北京亚运会结束后,他来北京日报看望编辑记者,对我们办的“亚运专刊”给予了肯定,还提到我了组织的几篇稿子。这让我感到很欣慰。说明他对下属工作的一点成绩都很清楚、很看重。
1994年,我因腰间盘突出住院治疗,李志坚同志派了宣传部的两位同志去医院看我,这令我很感动。
他是一位好指挥员
中共十四大召开前夕,北京通州张家湾出了一块刻有“曹公讳霑墓”的石头。李志坚同志指示我们
“炒”这块石头。那时,我是北京日报京华周末的主编。我们足足实实做了几期报道,使这块石头成为了当时舆论关注的热点,以致后来在扬州召开的红楼梦学术研讨会上,这块石头也成了中心话题。据我所知,确有人借评说这块石头捞到了实实在在的好处。我却因为没有把这块石头说成确是曹雪芹墓碑而得罪了通州人。但是,李志坚同志的意图达到了。
还有石景山区老山汉墓的开挖,据我所知,也是在李志坚的授意下,新闻界给予了大量的报道,一时吸引了全社会的关注,成为热点。
我的理解是,李志坚同志知道社会生活中需要有关注热点,于是就利用舆论工具,引导大家去关注一些有益无害的话题。我认为在新闻宣传方面,李志坚同志是个有思想、有水平的指挥员。这令我对他很是佩服。

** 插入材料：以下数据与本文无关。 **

`config.mk`:
```
export PLATFORM = sky130hd
export DESIGN_NAME = touch_sample_filter_mapper_core
export DESIGN_NICKNAME = d
export VERILOG_FILES = /design/src/rtl/core/tsfm_pkg.sv /design/src/rtl/core/tsfm_div.sv /design/src/rtl/core/tsfm_ctrl.sv /design/src/rtl/core/tsfm_dp.sv /design/src/rtl/core/touch_sample_filter_mapper_core.sv
export SDC_FILE = /design/constraint.sdc
export NUM_CORES = 2
export LEC_CHECK = 0
export ABC_AREA = 0
export BUFFER_PORTS_ARGS = -buffer_cell sky130_fd_sc_hd__buf_2
export CORE_UTILIZATION = 43
export DETAILED_ROUTE_END_ITERATION = 6
export GPL_ROUTABILITY_DRIVEN = 0
export PLACE_DENSITY = 0.6
export SLEW_MARGIN = 25
export SYNTH_ARGS = -nofsm -noshare
export SYNTH_HDL_FRONTEND = slang
export SYNTH_SLANG_ARGS = --single-unit
```
`constraint.sdc`:
```
create_clock -name i_clk -period 14.4 [get_ports i_clk]
set_input_delay 1.44 -clock i_clk [delete_from_list [all_inputs] [get_ports i_clk]]
set_output_delay 1.44 -clock i_clk [all_outputs]
set_load 0.05 [all_outputs]
```
`src/rtl/core/tsfm_pkg.sv`:
```
`timescale 1ns / 1ps
`default_nettype none
package tsfm_pkg;
    localparam int SAMPLE_BITS_DEF = 12;
    localparam int TIME_BITS_DEF   = 32;

    localparam logic [2:0] CFG_THRESH   = 3'd0;
    localparam logic [2:0] CFG_CALIB_X  = 3'd1;
    localparam logic [2:0] CFG_CALIB_Y  = 3'd2;
    localparam logic [2:0] CFG_ORIENT   = 3'd3;
    localparam logic [2:0] CFG_WIDTH    = 3'd4;
    localparam logic [2:0] CFG_HEIGHT   = 3'd5;
    localparam logic [2:0] CFG_INTERVAL = 3'd6;

    localparam logic [1:0] EV_NONE    = 2'd0;
    localparam logic [1:0] EV_TOUCH   = 2'd1;
    localparam logic [1:0] EV_RELEASE = 2'd2;

    // controller to datapath
    typedef struct packed {
        logic load;
        logic div_start;
        logic div_sel_y;
        logic div_norm;
        logic norm_done;
        logic finish;
    } t_cmd;

    // datapath to controller
    typedef struct packed {
        logic touch;
        logic div_busy;
    } t_status;
endpackage
`default_nettype wire

```
`src/rtl/core/tsfm_div.sv`:
```
`timescale 1ns / 1ps
`default_nettype none
module tsfm_div
    import tsfm_pkg::*;
#(
    parameter int W = 26
) (
    input  wire logic         i_clk,
    input  wire logic         i_rst_n,
    input  wire logic         i_start,
    input  wire logic [W-1:0] i_num,
    input  wire logic [W-1:0] i_den,
    output logic              o_busy,
    output logic [W-1:0]      o_quo
);
    localparam int CW = $clog2(W + 1);

    logic [W-1:0]  r_quo, n_quo;
    logic [W-1:0]  r_rem, n_rem;
    logic [W-1:0]  r_den;
    logic [CW-1:0] r_cnt, n_cnt;
    logic [W:0]    w_shift;

    // one quotient bit per cycle, restoring
    always_comb begin
        n_quo   = r_quo;
        n_rem   = r_rem;
        n_cnt   = r_cnt;
        w_shift = {r_rem, r_quo[W-1]};
        if (i_start) begin
            n_quo = i_num;
            n_rem = '0;
            n_cnt = CW'(W);
        end else if (r_cnt != '0) begin
            if (w_shift >= {1'b0, r_den}) begin
                n_rem = W'(w_shift - {1'b0, r_den});
                n_quo = {r_quo[W-2:0], 1'b1};
            end else begin
                n_rem = w_shift[W-1:0];
                n_quo = {r_quo[W-2:0], 1'b0};
            end
            n_cnt = r_cnt - 1'b1;
        end
    end

    always_ff @(posedge i_clk) begin
        if (!i_rst_n) begin
            r_cnt <= '0;
        end else begin
            r_cnt <= n_cnt;
        end
        r_quo <= n_quo;
        r_rem <= n_rem;
        if (i_start) begin
            r_den <= i_den;
        end
    end

    assign o_busy = (r_cnt != '0);
    assign o_quo  = r_quo;
endmodule
`default_nettype wire

```
`src/rtl/core/tsfm_ctrl.sv`:
```
`timescale 1ns / 1ps
`default_nettype none
module tsfm_ctrl
    import tsfm_pkg::*;
(
    input  wire logic i_clk,
    input  wire logic i_rst_n,
    input  wire logic i_in_take,
    input  wire logic i_out_busy,
    input  t_status   i_status,
    output t_cmd      o_cmd,
    output logic      o_idle
);
    localparam logic [2:0] S_IDLE  = 3'd0;
    localparam logic [2:0] S_LOAD  = 3'd1;
    localparam logic [2:0] S_NX    = 3'd2;
    localparam logic [2:0] S_NY    = 3'd3;
    localparam logic [2:0] S_SX    = 3'd4;
    localparam logic [2:0] S_SY    = 3'd5;
    localparam logic [2:0] S_DONE  = 3'd6;

    logic [2:0] r_state, n_state;
    logic       r_wait, n_wait;

    // sequence: normalize x, y, then scale x, y; each step starts, then waits until not busy; no touch skips to done
    always_comb begin
        n_state = r_state;
        n_wait  = r_wait;
        o_cmd   = '0;
        case (r_state)
            S_IDLE: begin
                if (i_in_take) n_state = S_LOAD;
            end
            S_LOAD: begin
                o_cmd.load = 1'b1;
                n_state    = S_NX;
                n_wait     = 1'b0;
            end
            S_NX, S_NY, S_SX, S_SY: begin
                o_cmd.div_sel_y = (r_state == S_NY) || (r_state == S_SY);
                o_cmd.div_norm  = (r_state == S_NX) || (r_state == S_NY);
                if (!i_status.touch) begin
                    n_state = S_DONE;
                end else if (!r_wait) begin
                    o_cmd.div_start = 1'b1;
                    n_wait = 1'b1;
                end else if (!i_status.div_busy) begin
                    n_wait = 1'b0;
                    o_cmd.norm_done = 1'b1;
                    n_state = r_state + 3'd1;
                end
            end
            S_DONE: begin
                if (!i_out_busy) begin
                    o_cmd.finish = 1'b1;
                    n_state = S_IDLE;
                end
            end
            default: n_state = S_IDLE;
        endcase
    end

    always_ff @(posedge i_clk) begin
        if (!i_rst_n) begin
            r_state <= S_IDLE;
            r_wait  <= 1'b0;
        end else begin
            r_state <= n_state;
            r_wait  <= n_wait;
        end
    end

    assign o_idle = (r_state == S_IDLE);
endmodule
`default_nettype wire

```
`src/rtl/core/tsfm_dp.sv`:
```
`timescale 1ns / 1ps
`default_nettype none
module tsfm_dp
    import tsfm_pkg::*;
#(
    parameter int SAMPLE_BITS = SAMPLE_BITS_DEF,
    parameter int TIME_BITS   = TIME_BITS_DEF
) (
    input  wire logic                   i_clk,
    input  wire logic                   i_rst_n,
    input  t_cmd                        i_cmd,
    output t_status                     o_status,
    input  wire logic [SAMPLE_BITS-1:0] i_p1,
    input  wire logic [SAMPLE_BITS-1:0] i_p2,
    input  wire logic [SAMPLE_BITS-1:0] i_xa,
    input  wire logic [SAMPLE_BITS-1:0] i_xb,
    input  wire logic [SAMPLE_BITS-1:0] i_xc,
    input  wire logic [SAMPLE_BITS-1:0] i_ya,
    input  wire logic [SAMPLE_BITS-1:0] i_yb,
    input  wire logic [SAMPLE_BITS-1:0] i_yc,
    input  wire logic [TIME_BITS-1:0]   i_now,
    input  wire logic [SAMPLE_BITS:0]   i_thresh,
    input  wire logic [2*SAMPLE_BITS-1:0] i_calib_x,
    input  wire logic [2*SAMPLE_BITS-1:0] i_calib_y,
    input  wire logic [4:0]             i_orient,
    input  wire logic [11:0]            i_width,
    input  wire logic [11:0]            i_height,
    input  wire logic [TIME_BITS-1:0]   i_interval,
    output logic [1:0]                  o_event,
    output logic [11:0]                 o_pos_x,
    output logic [11:0]                 o_pos_y,
    output logic [SAMPLE_BITS:0]        o_pressure,
    output logic [SAMPLE_BITS-1:0]      o_raw_x,
    output logic [SAMPLE_BITS-1:0]      o_raw_y
);
    localparam int SB = SAMPLE_BITS;
    localparam int DW = (2 * SB + 1 > SB + 12) ? 2 * SB + 1 : SB + 12;
    localparam logic [SB-1:0] FS = {SB{1'b1}};

    function automatic logic [SB-1:0] best_two(input logic [SB-1:0] a,
        input logic [SB-1:0] b, input logic [SB-1:0] c);
        logic [SB-1:0] dab, dac, dbc;
        logic [SB:0]   s;
        dab = (a > b) ? a - b : b - a;
        dac = (a > c) ? a - c : c - a;
        dbc = (b > c) ? b - c : c - b;
        if (dab <= dac && dab <= dbc)      s = {1'b0, a} + {1'b0, b};
        else if (dac <= dbc)               s = {1'b0, a} + {1'b0, c};
        else                               s = {1'b0, b} + {1'b0, c};
        return s[SB:1];
    endfunction

    logic [SB:0]    r_z;
    logic           r_touch;
    logic [SB-1:0]  r_rx, r_ry, r_nx, r_ny;
    logic [TIME_BITS-1:0] r_now, r_last_time;
    logic           r_flag;
    logic [11:0]    r_lpx, r_lpy;
    logic [11:0]    r_px, r_py;
    logic [SB:0]    w_z;

    assign w_z = {1'b0, i_p1} + {1'b0, FS} - {1'b0, i_p2};

    // capture the sample set and the front-end filtering
    always_ff @(posedge i_clk) begin
        if (i_cmd.load) begin
            r_z     <= w_z;
            r_touch <= (w_z >= i_thresh);
            r_rx    <= best_two(i_xa, i_xb, i_xc);
            r_ry    <= best_two(i_ya, i_yb, i_yc);
            r_now   <= i_now;
        end
    end

    // normalize operand selection
    logic [SB-1:0] w_v, w_lo, w_hi;
    logic          w_deg;
    logic [SB-1:0] w_sat;
    assign w_v   = i_cmd.div_sel_y ? r_ry : r_rx;
    assign w_lo  = i_cmd.div_sel_y ? i_calib_y[SB-1:0] : i_calib_x[SB-1:0];
    assign w_hi  = i_cmd.div_sel_y ? i_calib_y[2*SB-1:SB] : i_calib_x[2*SB-1:SB];
    assign w_deg = (w_v <= w_lo) || (w_v >= w_hi);
    assign w_sat = (w_v <= w_lo) ? '0 : FS;

    // orientation applied to normalized pair
    logic [SB-1:0] w_ox, w_oy, w_t;
    always_comb begin
        w_ox = r_nx;
        w_oy = r_ny;
        if (i_orient[0]) begin w_t = w_ox; w_ox = w_oy; w_oy = w_t; end
        else w_t = w_ox;
        if (i_orient[1]) w_ox = FS - w_ox;
        if (i_orient[2]) w_oy = FS - w_oy;
        case (i_orient[4:3])
            2'd1: begin w_t = w_ox; w_ox = w_oy; w_oy = FS - w_t; end
            2'd2: begin w_ox = FS - w_ox; w_oy = FS - w_oy; end
            2'd3: begin w_t = w_ox; w_ox = FS - w_oy; w_oy = w_t; end
            default: ;
        endcase
    end

    // divider operands
    logic [DW-1:0] w_num, w_den, w_quo;
    logic          w_busy;
    always_comb begin
        if (i_cmd.div_norm) begin
            w_num = DW'(FS) * DW'(w_v - w_lo);
            w_den = DW'(w_hi - w_lo);
        end else begin
            w_num = i_cmd.div_sel_y ? DW'(w_oy) * DW'(i_height)
                                    : DW'(w_ox) * DW'(i_width);
            w_den = DW'(FS);
        end
    end

    tsfm_div #(.W(DW)) u_div (
        .i_clk   (i_clk),
        .i_rst_n (i_rst_n),
        .i_start (i_cmd.div_start && i_cmd.div_norm),
        .i_num   (w_num),
        .i_den   (w_den),
        .o_busy  (w_busy),
        .o_quo   (w_quo)
    );

    // scale by full scale: product registered, then fold and one correction step
    logic [DW-1:0] r_snum;
    logic [DW:0]   w_fold;
    logic [DW-1:0] w_q1, w_r, w_sq;
    always_ff @(posedge i_clk) begin
        if (i_cmd.div_start && !i_cmd.div_norm) begin
            r_snum <= w_num;
        end
    end

    always_comb begin
        w_fold = {1'b0, r_snum} + (DW+1)'(r_snum >> SB) + (DW+1)'(r_snum >> (2 * SB))
                 + (DW+1)'(1);
        w_q1   = DW'(w_fold >> SB);
        w_r    = r_snum - ((w_q1 << SB) - w_q1);
        w_sq   = (w_r >= DW'(FS)) ? w_q1 + DW'(1) : w_q1;
    end

    // divide results
    always_ff @(posedge i_clk) begin
        if (i_cmd.norm_done) begin
            if (i_cmd.div_norm) begin
                if (i_cmd.div_sel_y) r_ny <= w_deg ? w_sat : w_quo[SB-1:0];
                else                 r_nx <= w_deg ? w_sat : w_quo[SB-1:0];
            end else begin
                if (i_cmd.div_sel_y) r_py <= w_sq[11:0];
                else                 r_px <= w_sq[11:0];
            end
        end
    end

    // event decision and state
    logic w_report;
    assign w_report = !r_flag || ((r_now - r_last_time) >= i_interval);
    always_ff @(posedge i_clk) begin
        if (!i_rst_n) begin
            r_flag      <= 1'b0;
            r_last_time <= '0;
            r_lpx       <= '0;
            r_lpy       <= '0;
        end else if (i_cmd.finish) begin
            if (r_touch) begin
                if (w_report) begin
                    r_flag <= 1'b1;
                    r_last_time <= r_now;
                    r_lpx <= r_px;
                    r_lpy <= r_py;
                end
            end else begin
                r_flag <= 1'b0;
            end
        end
    end

    // result register
    always_ff @(posedge i_clk) begin
        if (i_cmd.finish) begin
            if (r_touch) begin
                o_event    <= w_report ? EV_TOUCH : EV_NONE;
                o_pos_x    <= r_px;
                o_pos_y    <= r_py;
                o_pressure <= r_z;
                o_raw_x    <= r_rx;
                o_raw_y    <= r_ry;
            end else begin
                o_event    <= r_flag ? EV_RELEASE : EV_NONE;
                o_pos_x    <= r_lpx;
                o_pos_y    <= r_lpy;
                o_pressure <= '0;
                o_raw_x    <= '0;
                o_raw_y    <= '0;
            end
        end
    end

    assign o_status.touch    = r_touch;
    assign o_status.div_busy = w_busy;
endmodule
`default_nettype wire

```
`src/rtl/core/touch_sample_filter_mapper_core.sv`:
```
`timescale 1ns / 1ps
`default_nettype none
// channel | direction | handshake           | payload
// input   | in        | i_in_valid/o_in_stall  | pressures, x/y samples, now_ms
// result  | out       | o_out_valid/i_out_stall| event, positions, pressure, raw
// config  | in        | i_cfg_valid/o_cfg_ready| i_cfg_index, i_cfg_data
// a touched item passes through load, two normalize divides through one radix-2
// divider, two full-scale scale steps, then finish and idle; an untouched item
// skips the divides and goes from load to finish. one item in flight; the next
// item is taken while a result waits, and its result holds in the finish state
// until the waiting one is taken.
// synchronous active-low reset restores register defaults and clears touch state.
module touch_sample_filter_mapper_core
    import tsfm_pkg::*;
#(
    parameter int SAMPLE_BITS = SAMPLE_BITS_DEF,
    parameter int TIME_BITS   = TIME_BITS_DEF
) (
    input  wire logic                   i_clk,
    input  wire logic                   i_rst_n,
    input  wire logic                   i_in_valid,
    output logic                        o_in_stall,
    input  wire logic [SAMPLE_BITS-1:0] i_pressure_one,
    input  wire logic [SAMPLE_BITS-1:0] i_pressure_two,
    input  wire logic [SAMPLE_BITS-1:0] i_x_sample_a,
    input  wire logic [SAMPLE_BITS-1:0] i_x_sample_b,
    input  wire logic [SAMPLE_BITS-1:0] i_x_sample_c,
    input  wire logic [SAMPLE_BITS-1:0] i_y_sample_a,
    input  wire logic [SAMPLE_BITS-1:0] i_y_sample_b,
    input  wire logic [SAMPLE_BITS-1:0] i_y_sample_c,
    input  wire logic [TIME_BITS-1:0]   i_now_ms,
    output logic                        o_out_valid,
    input  wire logic                   i_out_stall,
    output logic [1:0]                  o_event_res,
    output logic [11:0]                 o_pos_x,
    output logic [11:0]                 o_pos_y,
    output logic [SAMPLE_BITS:0]        o_pressure,
    output logic [SAMPLE_BITS-1:0]      o_raw_x,
    output logic [SAMPLE_BITS-1:0]      o_raw_y,
    input  wire logic                   i_cfg_valid,
    output logic                        o_cfg_ready,
    input  wire logic [2:0]             i_cfg_index,
    input  wire logic [31:0]            i_cfg_data
);
    localparam int SB = SAMPLE_BITS;

    logic [SB:0]        r_thresh;
    logic [2*SB-1:0]    r_calib_x, r_calib_y;
    logic [4:0]         r_orient;
    logic [11:0]        r_width, r_height;
    logic [TIME_BITS-1:0] r_interval;
    logic               r_out_valid;
    t_cmd               w_cmd;
    t_status            w_status;
    logic               w_idle, w_take;

    assign o_cfg_ready = 1'b1;

    // configuration registers
    always_ff @(posedge i_clk) begin
        if (!i_rst_n) begin
            r_thresh   <= (SB+1)'(400);
            r_calib_x  <= {{SB{1'b1}}, {SB{1'b0}}};
            r_calib_y  <= {{SB{1'b1}}, {SB{1'b0}}};
            r_orient   <= '0;
            r_width    <= 12'd320;
            r_height   <= 12'd240;
            r_interval <= TIME_BITS'(50);
        end else if (i_cfg_valid) begin
            case (i_cfg_index)
                CFG_THRESH:   r_thresh   <= (SB+1)'(i_cfg_data);
                CFG_CALIB_X:  r_calib_x  <= (2*SB)'(i_cfg_data);
                CFG_CALIB_Y:  r_calib_y  <= (2*SB)'(i_cfg_data);
                CFG_ORIENT:   r_orient   <= i_cfg_data[4:0];
                CFG_WIDTH:    r_width    <= i_cfg_data[11:0];
                CFG_HEIGHT:   r_height   <= i_cfg_data[11:0];
                CFG_INTERVAL: r_interval <= TIME_BITS'(i_cfg_data);
                default: ;
            endcase
        end
    end

    assign o_in_stall = !w_idle;
    assign w_take     = i_in_valid && w_idle;

    // result valid
    always_ff @(posedge i_clk) begin
        if (!i_rst_n) begin
            r_out_valid <= 1'b0;
        end else if (w_cmd.finish) begin
            r_out_valid <= 1'b1;
        end else if (!i_out_stall) begin
            r_out_valid <= 1'b0;
        end
    end
    assign o_out_valid = r_out_valid;

    tsfm_ctrl u_ctrl (
        .i_clk      (i_clk),
        .i_rst_n    (i_rst_n),
        .i_in_take  (w_take),
        .i_out_busy (r_out_valid && i_out_stall),
        .i_status   (w_status),
        .o_cmd      (w_cmd),
        .o_idle     (w_idle)
    );

    // input item is registered on accept and captured into the datapath by load in the next cycle
    logic [SB-1:0] r_p1, r_p2, r_xa, r_xb, r_xc, r_ya, r_yb, r_yc;
    logic [TIME_BITS-1:0] r_now;
    always_ff @(posedge i_clk) begin
        if (w_take) begin
            r_p1 <= i_pressure_one; r_p2 <= i_pressure_two;
            r_xa <= i_x_sample_a; r_xb <= i_x_sample_b; r_xc <= i_x_sample_c;
            r_ya <= i_y_sample_a; r_yb <= i_y_sample_b; r_yc <= i_y_sample_c;
            r_now <= i_now_ms;
        end
    end

    tsfm_dp #(.SAMPLE_BITS(SAMPLE_BITS), .TIME_BITS(TIME_BITS)) u_dp (
        .i_clk      (i_clk),
        .i_rst_n    (i_rst_n),
        .i_cmd      (w_cmd),
        .o_status   (w_status),
        .i_p1       (r_p1),
        .i_p2       (r_p2),
        .i_xa       (r_xa),
        .i_xb       (r_xb),
        .i_xc       (r_xc),
        .i_ya       (r_ya),
        .i_yb       (r_yb),
        .i_yc       (r_yc),
        .i_now      (r_now),
        .i_thresh   (r_thresh),
        .i_calib_x  (r_calib_x),
        .i_calib_y  (r_calib_y),
        .i_orient   (r_orient),
        .i_width    (r_width),
        .i_height   (r_height),
        .i_interval (r_interval),
        .o_event    (o_event_res),
        .o_pos_x    (o_pos_x),
        .o_pos_y    (o_pos_y),
        .o_pressure (o_pressure),
        .o_raw_x    (o_raw_x),
        .o_raw_y    (o_raw_y)
    );
endmodule
`default_nettype wire

```
==> metrics <==
Post-CTS Setup Bufs 0; Clk Latency, worst-skew pair 0.65 ns; Main synth FF type edfxtp_1; Setup CP Type flip-flop to flip-flop; Final Non-Filler Cells 7634; Starting Density 43.33%; Syn Nets 6928; Row Count 128; die width 352.4 um; Worst path slowest cell fa_1; Die Area 124200 um2; Synth Register Bits 586; Crit Path Max Fanout 43; initial antenna violation count 9; worst hold path class flip-flop to flip-flop; global-route wire length before repair 226500 um; most frequent cell after synthesis inv_1; largest area contributor in the netlist edfxtp_1; status complete, no violations; RR Endpoint u_dp.u_div.o_quo[24]; Crit path largest cell delay 0.89 ns; max-cap viol count 0; WP depth 32; most frequent cells after synthesis inv_1, nand2_1, ha_1; slew margin rel. 32.52%; Clock Tree Buf Depth 3; CTS tree yes; total number of vias 40890; clk root buf clkbuf_16; drt first pass iters 5; skew final 0.02890 ns; min Tclk post-route 10.46 ns; Top cell by count, worst path inv_1; Fin. Hold Viols 0; flop-to-flop setup slack 3.94 ns; worst r2r src u_ctrl.r_state[2]; core area 121900 um2; Critical Path Source u_ctrl.r_state[2]; top cell type's share of synthesized area 21.15%; Avg Cell Area, Syn 9.075 um2; CTS Buf Count 68; Distinct cells, synth 96; WL final 143200 um; worst r2r path cells 32; vias in the first global route 40817; total clock sinks 586; Die H 352.4 um; fin nets 7058; critical path's top delay family adder cells; crit end category flip-flop; htree depth 3; final period utilization 72.62%; Clk pin slew, worst setup/hold paths 0.06 ns; Worst Path Required 14.78 ns; # setup viols final 0; sequential area share after synthesis 29.27%; cells after synthesis 5819; post-route setup slack 3.943 ns; DR vias/cell 5.356; Remaining Overflow, GRT 0; Resize count post-CTS 0; wire per inst 18.76 um; layout cells sized above 1 8.494%; Synth area leaders edfxtp_1, ha_1, fa_1; worst setup path end u_dp.u_div.o_quo[24]; Fillers 11539; Port Buf Inserts 232; worst-margin pin slew 1.012 ns; 1st-iter DRT viols 2664; I/O pin count 234; post-DP HPWL 112600 um; f_max 0.09563 GHz; Sum Neg Setup Slack 0 ns; Async SR Flop Fraction 0%; DRT antenna net count 0; Synth Warn # 0; Post-Syn Area 52810 um2; Remaining DRCs 0; final core occ 47.66%; fin. max-slew vios 0; largest net degree at the start of global routing 87; hold path start r_now[14]; EDFF count, synth 372; worst path buffer plus inverter count 7; unrepaired setup endpoints after global routing no; Placed Instances 7504; CTS Hold Bufs 0; critical path arrival 10.84 ns; pre-CTS WS 4.088 ns; startpoint class of the critical path flip-flop; area delta synth->final 9.992%; GRT Total Usage 22.87%
-- cell families after synthesis --
kind of cell,synth area share [%]
fa+ha+maj,26.52
simple gates,13.90
other cells,0.007101
compound gates,14.30
buf+inv,6.990
xor+xnor,5.734
mux,3.289
flops,29.27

在我担任京华周末主编期间,几次接到他的电话,对他不赞成的做法直截了当提出批评。比如在伪气功猖獗的日子里,我发过几篇揭批伪气功的文章,李志坚打来电话说:“不许不点名的批判某某某同志!”
志坚给我的一封回信
1995年11月11日和15日,香港《星岛日报》上出现了两篇披露首钢有关内部情况的文章,署名是“特约记者宗春启”——当然,这是我是事后才知道的。李志坚同志将报纸批给我报总编辑刘虎山同志,让他问一下我,是否有同名同姓者。虎山同志把我找来,开门见山地问:“你给香港报纸写过稿件么?”我说没有啊!虎山同志当即将载有“特约记者宗春启”文章的报纸和李志坚的批示让我看了。我也感到很震惊。因为我虽然上大学之前是首钢的职工,但是参加新闻工作之后,再没和首钢发生过联系,怎么写出首钢的内部情况?冷静下来之后,我猜出了文章的真实作者。于是我给中新社的我的一位大学同学通了一个电话,对《星岛日报》有人冒用我的姓名表示愤慨,我说我将通过法律手段保护我的姓名权……我的这位同学说,他可以让《星岛日报》出一个证明给我,证明那两篇报道不是你写的。1995年12月,我收到了盖有“星岛日晚报编辑部”公章的证明信。对“误用”我的名字表示歉意。我把这封信寄给了志坚同志,几天后,我收到了志坚同志的回信:
春启同志:……《星岛日报》误用你的名字实在很不应该,你不必有思想负担。《京华周末》办的很有成绩,望新的一年继续努力。
李志坚
12月30日。
我觉得在这件事上,反映了志坚同志对下属的了解和信任,反映了他的工作作风。他看到《星岛日报》上宗春启的署名后,首先想到的是“是否同名同姓”。遇到糊涂的领导,说不定先把我免了职再说!
这事给我的印象太深了。
我知道的关于志坚同志的故事不止这些,志坚同志给予我的关怀和帮助也不止于此。它们将永远留在我的记忆里。我为再也见不到志坚同志而悲痛!
志坚同志,我将永远怀念你,感激你。